Editor’s Note: I am currently blogging through my book Easter: Fact or Fiction, 20 Reasons to Believe Jesus Rose from the Dead. That book is available on Amazon by clicking the picture or link below. Please check it out!  (Scroll down for links to the other parts to this post)  (CLICK HERE FOR THE AMAZON LINK) 



Everyone knew that the Messiah, the son of David, must come from Bethlehem, the city of David, as the prophets had foretold. But Jesus came from Nazareth, not only an obscure village with no royal connections, but also located in Galilee, which, as John 8:41-52 reminds us, was no place for a Messiah to come from.”
-R.T. France


The Lithuanian argument is a sort of subset of the Marinovich argument, and takes a similar approach to demonstrating the reasonableness for the resurrection. Can you name (without Googling) which countries border Lithuania? Could you locate Lithuania on a globe without country names? What about the capital of Lithuania? Most Americans, at least, know very, very little about Lithuania. I know this for a fact, because I have asked over one thousand college students in my various classes (World History, New Testament and Old Testament) what the capital of Lithuania was, and I cannot recall a single student ever getting the correct answer. 



This is actually kind of sad, because Lithuania is a lovely country that is, for the purposes of this discussion, approximately 3 times larger than the country of Israel. Consider this: The Roman Empire at its height was roughly 51 percent the size of America in square miles Therefore, Lithuania to America in 2016 very roughly corresponds to the size and influence of Israel to the Roman Empire in the first century. In fact, Lithuania is actually a little bit larger proportionally, compared to the U.S., than Israel was to the Roman Empire in the first century.
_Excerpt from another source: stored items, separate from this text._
<file path="config.mk">
export PLATFORM = sky130hd
export DESIGN_NAME = fdiv_ratio_ctrl
export DESIGN_NICKNAME = d
export VERILOG_FILES = /design/src/rtl/fdiv_ratio_ctrl.sv
export SDC_FILE = /design/constraint.sdc
export NUM_CORES = 1
export LEC_CHECK = 0
export ABC_CLOCK_PERIOD_IN_PS = 3280
export BUFFER_PORTS_ARGS = -buffer_cell sky130_fd_sc_hd__buf_4
export CAP_MARGIN = 20
export CORE_AREA = 10 10 63 117
export DETAILED_ROUTE_END_ITERATION = 16
export DIE_AREA = 0 0 73 127
export PLACE_DENSITY = 0.75
export SLEW_MARGIN = 20
export SYNTH_ARGS = -nofsm -noshare
export SYNTH_HDL_FRONTEND = slang
export SYNTH_SLANG_ARGS = --single-unit
</file>
<file path="constraint.sdc">
create_clock -name i_clk_in -period 3.28 [get_ports i_clk_in]
set_input_delay 0.656 -clock i_clk_in [delete_from_list [all_inputs] [get_ports i_clk_in]]
set_output_delay 0.656 -clock i_clk_in [all_outputs]
set_load 0.005 [all_outputs]
</file>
At least from a mathematical perspective, we can perhaps get a vague understanding of how citizens in The Roman Empire viewed Israel by thinking about how Americans presently view the country of Lithuania. You might, of course, argue that Lithuania is significantly farther away from the United States vs the distance of Israel to Rome, and you’d be correct, but remember that it would take the average American about 8 hours to fly to Lithuania in the present time, while a journey from Israel to Rome in antiquity would likely take two weeks, possibly more. Though the U.S. is further on the globe away from Lithuania, in practical terms, that country is far closer to the States than Rome was to Israel in the first century.   
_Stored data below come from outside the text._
<file path="src/rtl/dividend_reconstructor.sv">
// -----------------------------------------------------------------------------
// dividend_reconstructor
//
// Purpose:
//   Rebuilds a dividend from its division results:
//     Dividend = Quo * Divisor + Rem
//   The product is formed with a 5-step shift-add multiplier. The accumulator
//   is seeded with Rem, so the sum is built in the same loop.
//   Timeline:
//     - Start is sampled in IDLE (E0).
//     - Operands are captured in LOAD (E1).
//     - MUL steps run on E2..E6.
//     - The result is registered at E6.
//     - FINISH is high for the single DONE cycle.
//
// Ports:
//   CLK        in   1  clock, rising edge
//   RST        in   1  synchronous reset, active-low
//   Start      in   1  begin an operation (honoured in IDLE and DONE only)
//   Quo        in   5  unsigned quotient
//   Divisor    in   5  unsigned divisor
//   Rem        in   5  unsigned remainder
//   Dividend   out 10  registered Quo*Divisor+Rem of the last operation
//   FINISH     out  1  high for the one cycle spent in DONE
//   DIVBYZERO  out  1  last operation had Divisor == 0
//   INVALID    out  1  last operation had Divisor != 0 and Rem >= Divisor
// -----------------------------------------------------------------------------
module dividend_reconstructor (
  input  logic       CLK,
  input  logic       RST,
  input  logic       Start,
  input  logic [4:0] Quo,
  input  logic [4:0] Divisor,
  input  logic [4:0] Rem,
  output logic [9:0] Dividend,
  output logic       FINISH,
  output logic       DIVBYZERO,
  output logic       INVALID
);

  typedef enum logic [1:0] {
    IDLE = 2'd0,
    LOAD = 2'd1,
    MUL  = 2'd2,
    DONE = 2'd3
  } state_t;

  localparam logic [2:0] LAST_STEP = 3'd4;

  state_t     state_q,    state_d;
  logic [9:0] mcand_q,    mcand_d;
  logic [4:0] mplier_q,   mplier_d;
  logic [9:0] acc_q,      acc_d;
  logic [2:0] cnt_q,      cnt_d;
  logic       dbz_q,      dbz_d;
  logic       inv_q,      inv_d;
  logic [9:0] dividend_q, dividend_d;
  logic       dbz_out_q,  dbz_out_d;
  logic       inv_out_q,  inv_out_d;

  logic [9:0] acc_step;

  // One shift-add partial product.
  // The maximum result is 992, so the sum never exceeds 10 bits.
  function automatic logic [9:0] shift_add_step(input logic [9:0] acc,
                                                input logic [9:0] mcand,
                                                input logic       take);
    shift_add_step = take ? (acc + mcand) : acc;
  endfunction

  assign acc_step = shift_add_step(acc_q, mcand_q, mplier_q[0]);

  always_comb begin
    state_d    = state_q;
    mcand_d    = mcand_q;
    mplier_d   = mplier_q;
    acc_d      = acc_q;
    cnt_d      = cnt_q;
    dbz_d      = dbz_q;
    inv_d      = inv_q;
    dividend_d = dividend_q;
    dbz_out_d  = dbz_out_q;
    inv_out_d  = inv_out_q;

    case (state_q)
      IDLE: begin
        if (Start) state_d = LOAD;
      end
      LOAD: begin
        mplier_d = Quo;
        mcand_d  = {5'b0, Divisor};
        acc_d    = {5'b0, Rem};
        cnt_d    = 3'd0;
        dbz_d    = (Divisor == 5'd0);
        inv_d    = (Divisor != 5'd0) && (Rem >= Divisor);
        state_d  = MUL;
      end
      MUL: begin
        acc_d    = acc_step;
        mcand_d  = mcand_q << 1;
        mplier_d = mplier_q >> 1;
        cnt_d    = cnt_q + 3'd1;
        if (cnt_q == LAST_STEP) begin
          // The last step's add must reach the output on this edge,
          // so take the combinational sum rather than acc_q.
          dividend_d = acc_step;
          dbz_out_d  = dbz_q;
          inv_out_d  = inv_q;
          state_d    = DONE;
        end
      end
      DONE: begin
        state_d = Start ? LOAD : IDLE;
      end
      default: state_d = IDLE;
    endcase
  end

  always_ff @(posedge CLK) begin
    if (!RST) begin
      state_q    <= IDLE;
      mcand_q    <= '0;
      mplier_q   <= '0;
      acc_q      <= '0;
      cnt_q      <= '0;
      dbz_q      <= 1'b0;
      inv_q      <= 1'b0;
      dividend_q <= '0;
      dbz_out_q  <= 1'b0;
      inv_out_q  <= 1'b0;
    end else begin
      state_q    <= state_d;
      mcand_q    <= mcand_d;
      mplier_q   <= mplier_d;
      acc_q      <= acc_d;
      cnt_q      <= cnt_d;
      dbz_q      <= dbz_d;
      inv_q      <= inv_d;
      dividend_q <= dividend_d;
      dbz_out_q  <= dbz_out_d;
      inv_out_q  <= inv_out_d;
    end
  end

  assign Dividend  = dividend_q;
  assign FINISH    = (state_q == DONE);
  assign DIVBYZERO = dbz_out_q;
  assign INVALID   = inv_out_q;

endmodule

</file>
<file path="config.mk">
export PLATFORM = sky130hd
export DESIGN_NAME = dividend_reconstructor
export DESIGN_NICKNAME = d
export VERILOG_FILES = /design/src/rtl/dividend_reconstructor.sv
export SDC_FILE = /design/constraint.sdc
export NUM_CORES = 1
export LEC_CHECK = 0
export CORE_ASPECT_RATIO = 0.6
export CORE_MARGIN = 1.5
export CORE_UTILIZATION = 60
export CTS_CLUSTER_SIZE = 14
export DETAILED_ROUTE_END_ITERATION = 8
export MAX_ROUTING_LAYER = met4
export PLACE_DENSITY = 0.82
export SETUP_SLACK_MARGIN = 0.4
export SLEW_MARGIN = 20
export SYNTH_ARGS = -nofsm -noshare
export SYNTH_HDL_FRONTEND = slang
export SYNTH_SLANG_ARGS = --single-unit
</file>
<file path="constraint.sdc">
create_clock -name CLK -period 5.05 [get_ports CLK]
set_clock_uncertainty 0.15 [all_clocks]
set_input_delay 0.7575 -clock CLK [delete_from_list [all_inputs] [get_ports CLK]]
set_output_delay 0.7575 -clock CLK [all_outputs]
set_load 0.005 [all_outputs]
</file>
==> flow_summary.toml, run 1 <==
[worst_setup_path]
path_cells = "clkdlybuf4s50_1 -> clkinv_1 -> buf_4 -> a221oi_1"
timing.critical_path.fanout_max = 19
last_element_of_the_critical_path = "state_q[0]"
ff2ff_setup_slack_ps = 2330
setup.worst_path.end_class = "register"
arrival_ps = 2870
critPathSlowestCell = "sky130_fd_sc_hd__clkdlybuf4s50_1"
reg2reg_from = "state_q[0]"
worst_setup_path_start_kind = "input pin"
regToRegEndpoint = "Dividend[8]"
slowest_delay_ps = 890
critPathLaunch = "RST"
cp_data_required_time_ps = 5100
setup.worst_path.class = "input pin to register"
rr_worst_depth = 8

[cts]
cts.sink_count = 44
cts_max_level = 2
hold_buffers = 0
clockRootBuffer = "sky130_fd_sc_hd__clkbuf_8"
ctsLongestPathBuffers = 2
clkSlewWorstSetupHoldPaths_ps = 80
cts_repair_resize_count = 0
postCtsSetupRepairBufs = 0
tritoncts = "yes"
clkLatencyLatePin_ps = 300
tritoncts.num_buffers = 5

[global_route]
first_global_vias = 1995
grt_residual_overflow = 0
antenna_found_initial = 0
grt_start_max_net_pins = 34
grt_util_all_layers_pct = 30.0
first_pass_grt_wire_length_mm = 10.1

[detailed_routing]
detailedRoute.firstPassIterationCount = 5
route.antenna.remaining_nets = 0
route.vias.total = 2314
drc_violation_total_after_the_first_tritonroute_iteration = 139
routedWlPerCell_um = 16.9
routed_via_density = 6.17
drc_errors = 0
routed_wirelength_mm = 6.32

[layout]
syn_to_final_growth_pct = 15.8
layout-drive-gt1-share_pct = 4.57
nFillCells = 279
nNetsFinal = 367
antenna_cells_inserted = 0
final_instance_area_um2 = 2910
layout_commonest_cell = "sky130_fd_sc_hd__dfxtp_1"
final_cell_mix = "sky130_fd_sc_hd__dfxtp_1 (44), sky130_fd_sc_hd__a21oi_1 (31), sky130_fd_sc_hd__clkdlybuf4s50_1 (30), sky130_fd_sc_hd__o21ai_0 (28), sky130_fd_sc_hd__nor2_1 (26)"

[synthesis]
synth.distinct_cells = 46
synth_xor_area_share_pct = 1.40
synth-warning-count = 0
synth-seq-area-share_pct = 35.1
postSynth.asyncResetShare_pct = 0
fraction_of_the_mapped_netlist_area_in_adder_cells_pct = 11.3
synthSimpleGateAreaFrac_pct = 17.3
yosys-mux-area-fraction_pct = 5.23
synth-edff-count = 0
syn_inst = 305
dominant_combinational_cell_family_by_area_after_synthesis = "compound AO/OA/AOI/OAI gates"
syn-cell-area_um2 = 2510
dominantRegCellSynth = "sky130_fd_sc_hd__dfxtp_1"
post_synth.cell_area_avg_um2 = 8.23
synth_seq_cells = 44
synth-compound-area-share_pct = 24.5
synth.net_count = 345

[timing]
fin_tns_setup_ps = 0
timing.slew.headroom_pct = 28.7
worst_hold_slack_ps = 312
fmaxAchievable_ghz = 0.355
grt_setup_unrepaired = "no"
slew_at_the_pin_with_the_worst_max_slew_slack_ps = 1070
final-max-slew-violation-count = 0
final-hold-violation-count = 0
post-route-period-util_pct = 55.8
final_period_minus_worst_setup_slack_ps = 2820
finalSetupViolCount = 0

[place]
place_congestion = 0.978
placed_cell_area_um2 = 2820
port_buffers = 30
place_hpwl_mm = 4.54

[min_path]
min-delay-path-class = "register to register"

[floorplanning]
io_pins = 31
number_of_placement_rows = 17
die_h_um = 53.1
core_area_um2 = 3830
floorplan.die.width_um = 86.5
die-area_um2 = 4600
initial_utilization_pct = 65.6

[power_and_ir_drop]
p_leak_uw = 0.00113
vdd_ir_drop_max_v = 0.000446
p_per_area_nw_per_um2 = 448
total_power_uw = 1300

[job]
timing.max_cap.violations = 0

[status]
run_status = "finished, final reports clean"
[cell type report]
type                       count  area [µm²]  area share (%)
sequential                    44         881            30.3
multi-input combinational    228        1500            51.5
tap                           47        58.8            2.02
clock buffer                   8        90.1            3.10
inverter                      15        56.3            1.94
timing repair buffer          33         323            11.1
[worst max-delay path, delay by kind of cell]
kind	cells	cell delay [ps]
buf+inv	3	1880
compound gates	1	210
[kinds of logic after synthesis]
kind of cell,after synthesis
AO/OA/AOI/OAI,100
XOR/XNOR,4
adder cells (fa/ha/maj),22
buffers and inverters,33
flip-flops,44
multiplexers,13
AND/OR/NAND/NOR,89
[per-layer routing]
metal	global-route usage (%)	up-vias	part of all wire, %
met5	-	-	0
met4	7.80	0	0.59
met3	7.49	5	9.3
met2	41.1	97	39
met1	43.4	1063	51
li1	-	1149	-
[where the power goes]
group	leakage (µW)	internal, µW	switching [µW]	total, µW
logic	0.000726	229	371	600
clock network	0.0000455	112	119	231
registers	0.000358	408	63.7	472
total	0.00113	749	554	1300
[state kept, by name, indices dropped and copies added (netlist names)]
| register | count |
|---|---|
| mcand_q | 10 |
| acc_q | 10 |
| DIVBYZERO | 1 |
| dbz_q | 1 |
| inv_q | 1 |
| cnt_q | 3 |
| INVALID | 1 |
| Dividend | 10 |
| mplier_q | 5 |
| state_q | 2 |
[cells in the mapped netlist (2+ instances only)]
cell type	instances	share of area, %
sky130_fd_sc_hd__nand3_1	15	3.0
sky130_fd_sc_hd__o22ai_1	3	0.75
sky130_fd_sc_hd__a21o_1	3	0.90
sky130_fd_sc_hd__nand2b_1	10	2.5
sky130_fd_sc_hd__nor2_1	26	3.9
sky130_fd_sc_hd__clkbuf_1	16	2.4
sky130_fd_sc_hd__o31ai_1	2	0.60
sky130_fd_sc_hd__ha_1	21	10
sky130_fd_sc_hd__a211oi_1	10	3.0
sky130_fd_sc_hd__nor3_1	6	1.2
sky130_fd_sc_hd__a31oi_1	2	0.50
sky130_fd_sc_hd__nor3b_1	2	0.60
sky130_fd_sc_hd__or2_2	2	0.50
sky130_fd_sc_hd__nand2_1	16	2.4
sky130_fd_sc_hd__xor2_1	3	1.0
sky130_fd_sc_hd__nor2b_1	4	1.0
sky130_fd_sc_hd__o21a_1	4	1.2
sky130_fd_sc_hd__o211ai_1	5	1.5
sky130_fd_sc_hd__and3_1	3	0.75
sky130_fd_sc_hd__a21oi_1	31	6.2
sky130_fd_sc_hd__inv_1	14	2.1
sky130_fd_sc_hd__dfxtp_1	44	35
sky130_fd_sc_hd__nand4b_1	2	0.70
sky130_fd_sc_hd__mux2i_1	12	4.8
sky130_fd_sc_hd__o21ai_0	28	5.6
[how the worst min path moves through the flow]
stage | slack, ps | start | depth (start not counted) | endpoint
2_1_floorplan | 280 | inv_q | 2 | INVALID
3_3_place_gp | 300 | inv_q | 2 | INVALID
3_5_place_dp | 300 | inv_q | 2 | INVALID
4_1_cts | 310 | inv_q | 2 | INVALID
5_1_grt | 330 | inv_q | 2 | INVALID
6_report | 310 | inv_q | 2 | INVALID
[stage by stage]
step                      utilization, %  std cells  worst slack [ps]
after detailed placement            73.6        367              2010
after CTS                           75.9        375              2310
final                               75.9        375              2230
after global routing                75.9        375              2010
after floorplan                        -        305              2790
after global placement              73.6        367              2090
Power figures use the tool's default switching activity.
==> run 2, diff against run 1 <==
CORE_UTILIZATION = 50   (was 60)
PLACE_DENSITY = 0.73   (was 0.82)
clock period = 2.4 ns   (was 5.05 ns; I/O delays follow)
==> run 2 against run 1 <==
Compared with the run above:
- sequential power up 110%
- first-iteration DRC count up 22%
- clock power rose by 110%
- register-to-register slack worse by 2000 ps
- clock-buffer cell count is 2 lower
- largest power group unchanged
==> flow_summary.toml, run 2 (synthesis gave the netlist of run 1 again) <==
[floorplanning]
number_of_placement_rows = 19
initial_utilization_pct = 53.3
floorplan.die.width_um = 94.5
core_area_um2 = 4710
die_h_um = 57.9
die-area_um2 = 5470
io_pins = 31

[worst_setup_path]
reg2reg_from = "acc_q[1]"
setup.worst_path.end_class = "register"
arrival_ps = 2120
ff2ff_setup_slack_ps = 320
setup.worst_path.class = "register to register"
timing.critical_path.fanout_max = 3
last_element_of_the_critical_path = "Dividend[9]"
worst_setup_path_start_kind = "register"
cp_data_required_time_ps = 2440
critPathLaunch = "acc_q[1]"
regToRegEndpoint = "Dividend[9]"
rr_worst_depth = 6

[cts]
tritoncts.num_buffers = 5
clockRootBuffer = "sky130_fd_sc_hd__clkbuf_8"
tritoncts = "yes"
clkSlewWorstSetupHoldPaths_ps = 90
clkLatencyLatePin_ps = 300
cts_max_level = 2
hold_buffers = 0
ctsLongestPathBuffers = 2
cts.sink_count = 44

[timing]
post-route-period-util_pct = 86.5
finalSetupViolCount = 0
grt_setup_unrepaired = "yes"
timing.slew.headroom_pct = 76.0
final-hold-violation-count = 0
fmaxAchievable_ghz = 0.482
final_period_minus_worst_setup_slack_ps = 2080
final-max-slew-violation-count = 0
slew_at_the_pin_with_the_worst_max_slew_slack_ps = 359
fin_tns_setup_ps = 0

[power_and_ir_drop]
p_per_area_nw_per_um2 = 951
p_leak_uw = 0.00122
vdd_ir_drop_max_v = 0.000832

[layout]
layout-drive-gt1-share_pct = 18.0
nNetsFinal = 383
area.sequential_um2 = 896
final_cell_mix = "sky130_fd_sc_hd__dfxtp_1 (36), sky130_fd_sc_hd__clkdlybuf4s50_1 (30), sky130_fd_sc_hd__a21oi_1 (28), sky130_fd_sc_hd__nor2_1 (26), sky130_fd_sc_hd__o21ai_0 (25)"
layout_commonest_cell = "sky130_fd_sc_hd__dfxtp_1"
syn_to_final_growth_pct = 28.8
nFillCells = 387
post_layout_nonfiller_instances = 407
multi_input_comb_area_um2 = 1640
antenna_cells_inserted = 0

[global_route]
antenna_found_initial = 0
first_global_vias = 2234
first_pass_grt_wire_length_mm = 10.9
grt_residual_overflow = 0
grt_util_all_layers_pct = 26.9
grt_start_max_net_pins = 36

[place]
place_congestion = 0.845
place_hpwl_mm = 4.56
port_buffers = 30
post-place-cells = 391

[min_path]
min-delay-path-class = "register to register"
min-delay-start = "INVALID"

[detailed_routing]
routedWlPerCell_um = 16.1
drc_errors = 0
routed_via_density = 5.76
drc_violation_total_after_the_first_tritonroute_iteration = 169
routed_wirelength_mm = 6.54
route.vias.total = 2343
detailedRoute.firstPassIterationCount = 4
route.antenna.remaining_nets = 0

[job]
timing.max_cap.violations = 0

[status]
run_status = "finished, final reports clean"
run 2: cell types whose count changed in the layout (fill, tap and decap cells not counted), sizes merged:
cell,delta
clkbuf,-2
buf,+16
clkinv,+2
run 2: report_power, final:
part	internal (µW)	total (µW)	switching, µW
logic	708	1580	873
clock network	230	494	264
registers	867	999	132
total	1810	3070	1270
run 2: layout make-up:
class	instances	area share, %
Multi-Input combinational cell	228	50.7
Sequential cell	44	27.7
Timing Repair Buffer	49	14.6
Clock buffer	6	2.55
Tap cell	63	2.44
Inverter	15	1.74
Clock inverter	2	0.309
run 2: how the worst min path moves through the flow:
stage	endpoint	slack (ps)	cells after the start
2_1_floorplan	INVALID	280	2
3_3_place_gp	acc_q[5]	310	2
3_5_place_dp	INVALID	300	2
4_1_cts	INVALID	320	2
5_1_grt	DIVBYZERO	350	2
6_report	INVALID	320	2
run 2: layer usage:
metal  up-vias  track usage [%]  share of wire (%)
li1       1170                -                  -
met1      1096             38.8                 51
met2        70             39.3                 41
met3         7             5.25                6.9
met4         0             5.12               0.70
met5         -                -                  0
run 2: metrics by stage:
stage / util [%] / instance area (µm²) / hold slack, ps / setup WS [ps] / total power (µW)
2_1_floorplan: - / 2530 / 277 / 217 / 1920
3_3_place_gp: 62.5 / 2940 / 308 / 156 / 2340
3_5_place_dp: 62.5 / 2940 / 301 / 121 / 2370
4_1_cts: 66.4 / 3130 / 318 / 307 / 2930
5_1_grt: 68.7 / 3230 / 351 / 287 / 3290
6_report: 68.7 / 3230 / 319 / 324 / 3070
run 2: repair_timing:
action                                  in CTS  in global routing
endpoints found under the hold margin        0                  0
pin swaps                                    6                 12
endpoints found under the setup margin      10                 10
gates resized for setup                     18                 16
setup buffers                                5                  3
run 2: worst max-delay path, stage by stage (launching register included):
cell and delay (ps):
sky130_fd_sc_hd__dfxtp_4 370, sky130_fd_sc_hd__ha_4 260, sky130_fd_sc_hd__a211oi_4 280, sky130_fd_sc_hd__o21ai_2 110, sky130_fd_sc_hd__a32o_2 260, sky130_fd_sc_hd__or3_1 350
sky130_fd_sc_hd__a41o_1 180
==> run 3, diff against run 2 <==
PLACE_DENSITY = default   (was 0.73)
PLACE_DENSITY_LB_ADDON = 0.25   (was default)
SLEW_MARGIN = 40   (was 20)
==> run 3 against run 2 <==
Compared with the run above:
- via count rose by 3.2%
- register-to-register slack got worse by 20 ps
- worst hold slack improved by 7.7 ps
- cell area fell by 0.19%
- critical path depth rose by 1
- flip-flop and latch count did not move
- first-iteration DRC count rose by 26%
- combinational power barely moved
- routed wire length rose by 2.6%
- core utilization fell by 0.13 points
==> flow_summary.toml, run 3 (synthesis gave the netlist of run 1 again) <==
[status]
run_status = "finished, final reports clean"

[global_route]
grt_util_all_layers_pct = 26.3
first_global_vias = 2202
grt_residual_overflow = 0
top_usage_layer = "met1"
groute.layer.met3.usage_pct = 4.72
gr-usage-met1_pct = 39.5
antenna_found_initial = 0
first_pass_grt_wire_length_mm = 10.8
global_route_track_usage_on_met2_pct = 36.4
grt_start_max_net_pins = 28

[cts]
hold_buffers = 0
clkSlewWorstSetupHoldPaths_ps = 100
clockRootBuffer = "sky130_fd_sc_hd__clkbuf_8"
clkLatencyLatePin_ps = 300
tritoncts.num_buffers = 5
tritoncts = "yes"
cts_max_level = 2
cts.sink_count = 44
ctsLongestPathBuffers = 2

[timing]
final-max-slew-violation-count = 0
finalSetupViolCount = 0
fmaxAchievable_ghz = 0.477
fin_tns_setup_ps = 0
final-hold-violation-count = 0
layout_setup_ws_ps = 305
post-route-period-util_pct = 87.3
timing.slew.headroom_pct = 69.6
slew_at_the_pin_with_the_worst_max_slew_slack_ps = 453
final_period_minus_worst_setup_slack_ps = 2090
grt_setup_unrepaired = "yes"

[place]
placed_cell_area_um2 = 2920
post-place-cells = 391
place_congestion = 0.954
place_hpwl_mm = 4.58
post-place-ws_ps = 115
port_buffers = 30

[layout]
syn_to_final_growth_pct = 28.6
layout-drive-gt1-share_pct = 18.1
final_cell_mix = "sky130_fd_sc_hd__dfxtp_1 (34), sky130_fd_sc_hd__clkdlybuf4s50_1 (30), sky130_fd_sc_hd__a21oi_1 (29), sky130_fd_sc_hd__nor2_1 (26), sky130_fd_sc_hd__o21ai_0 (20)"
final_instance_area_um2 = 3230
layout_commonest_cell = "sky130_fd_sc_hd__dfxtp_1"
post_layout_nonfiller_instances = 406
nNetsFinal = 382
antenna_cells_inserted = 0

[worst_setup_path]
timing.critical_path.fanout_max = 6
rr_worst_depth = 7
critPathLaunch = "mcand_q[7]"
setup.worst_path.class = "register to register"
arrival_ps = 2150
slowest_delay_ps = 370
worst_setup_path_start_kind = "register"
regToRegEndpoint = "Dividend[9]"
last_element_of_the_critical_path = "Dividend[9]"
path_cells = "ha_4 -> buf_4 -> o21a_1 -> o21ai_0 -> a32o_2 -> or3_1 -> a41o_1"
setup.worst_path.end_class = "register"
critPathSlowestCell = "sky130_fd_sc_hd__dfxtp_4"
cp_data_required_time_ps = 2460
reg2reg_from = "mcand_q[7]"
ff2ff_setup_slack_ps = 310

[floorplanning]
die-area_um2 = 5470
die_h_um = 57.9
initial_utilization_pct = 53.3
core_area_um2 = 4710
floorplan.die.width_um = 94.5
number_of_placement_rows = 19
io_pins = 31

[power_and_ir_drop]
switching_power_uw = 1290
switching_share_of_power_pct = 42.7
internal_power_uw = 1740
power_frac_clock_pct = 16.0
p_leak_uw = 0.00120
vdd_ir_drop_max_v = 0.000678
power_frac_comb_pct = 51.1
part_of_the_total_power_dissipated_in_sequential_elements_pct = 33.0
p_per_area_nw_per_um2 = 939

[detailed_routing]
route.vias.total = 2418
detailedRoute.firstPassIterationCount = 6
drc_errors = 0
routed_via_density = 5.96
routedWlPerCell_um = 16.5
routed_wirelength_mm = 6.71
route.antenna.remaining_nets = 0
drc_violation_total_after_the_first_tritonroute_iteration = 213

[min_path]
min-delay-path-class = "register to register"

[job]
timing.max_cap.violations = 0
==> run 3: changes by cell type in the layout (fill, tap and decap cells not counted), sizes merged <==
cell,previous run,this run
clkbuf,6,5
clkinvlp,0,2
buf,19,18
clkinv,3,2
==> run 3: cell type report <==
class	instances	area (µm²)
Multi-Input combinational cell	228	1660
Clock buffer	5	68.8
Clock inverter	3	23.8
Sequential cell	44	901
Inverter	15	56.3
Tap cell	63	78.8
Fill cell	392	1480
Timing Repair Buffer	48	439
==> run 3: per-layer routing <==
metal | share of wire, % | vias to the layer above
li1 | - | 1172
met1 | 50 | 1135
met2 | 42 | 98
met3 | 6.8 | 13
met4 | 0.95 | 0
met5 | 0 | -
==> run 3: power groups by stage <==
stage / registers, µW / clock network [µW] / logic [µW]
after CTS: 960 / 491 / 1360
after global routing: 1020 / 533 / 1690
after detailed placement: 975 / 0 / 1320
final: 999 / 484 / 1550
after global placement: 969 / 0 / 1270
after floorplan: 940 / 0 / 982
==> run 3: stage by stage <==
step                hold slack [ps]  util, %  power [µW]
finish                          327     68.6        3030
global route                    351     68.6        3230
CTS                             334     65.4        2810
detailed placement              313     62.0        2290
global placement                298     62.0        2240
floorplan                       277        -        1920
Imagine then that a teacher of a new and radically different religion arose in Lithuania in the 1700s. Imagine that this particular teacher had no television shows, no operas, no compositions, no music, no books, art, or anything. He didn’t even have any famous and important followers, and yet, within about 200 years of his ignominious death, his followers would be well on their way to dominating the religious landscape of America. Can you imagine it? Americans suddenly worshipping and telling others about this amazing Lithuanian teacher?



This is, euphemistically speaking, what Jesus and His followers did. Historically and factually – a teacher and His followers from a largely unknown, small and unimportant country came to dominate an entire empire within a short time after the death of that teacher. People MUST have a rational theory to explain how Christianity spread so far and wide in such a short amount of time without military power or economic riches! Such a thing has never happened before in history and hasn’t happened since.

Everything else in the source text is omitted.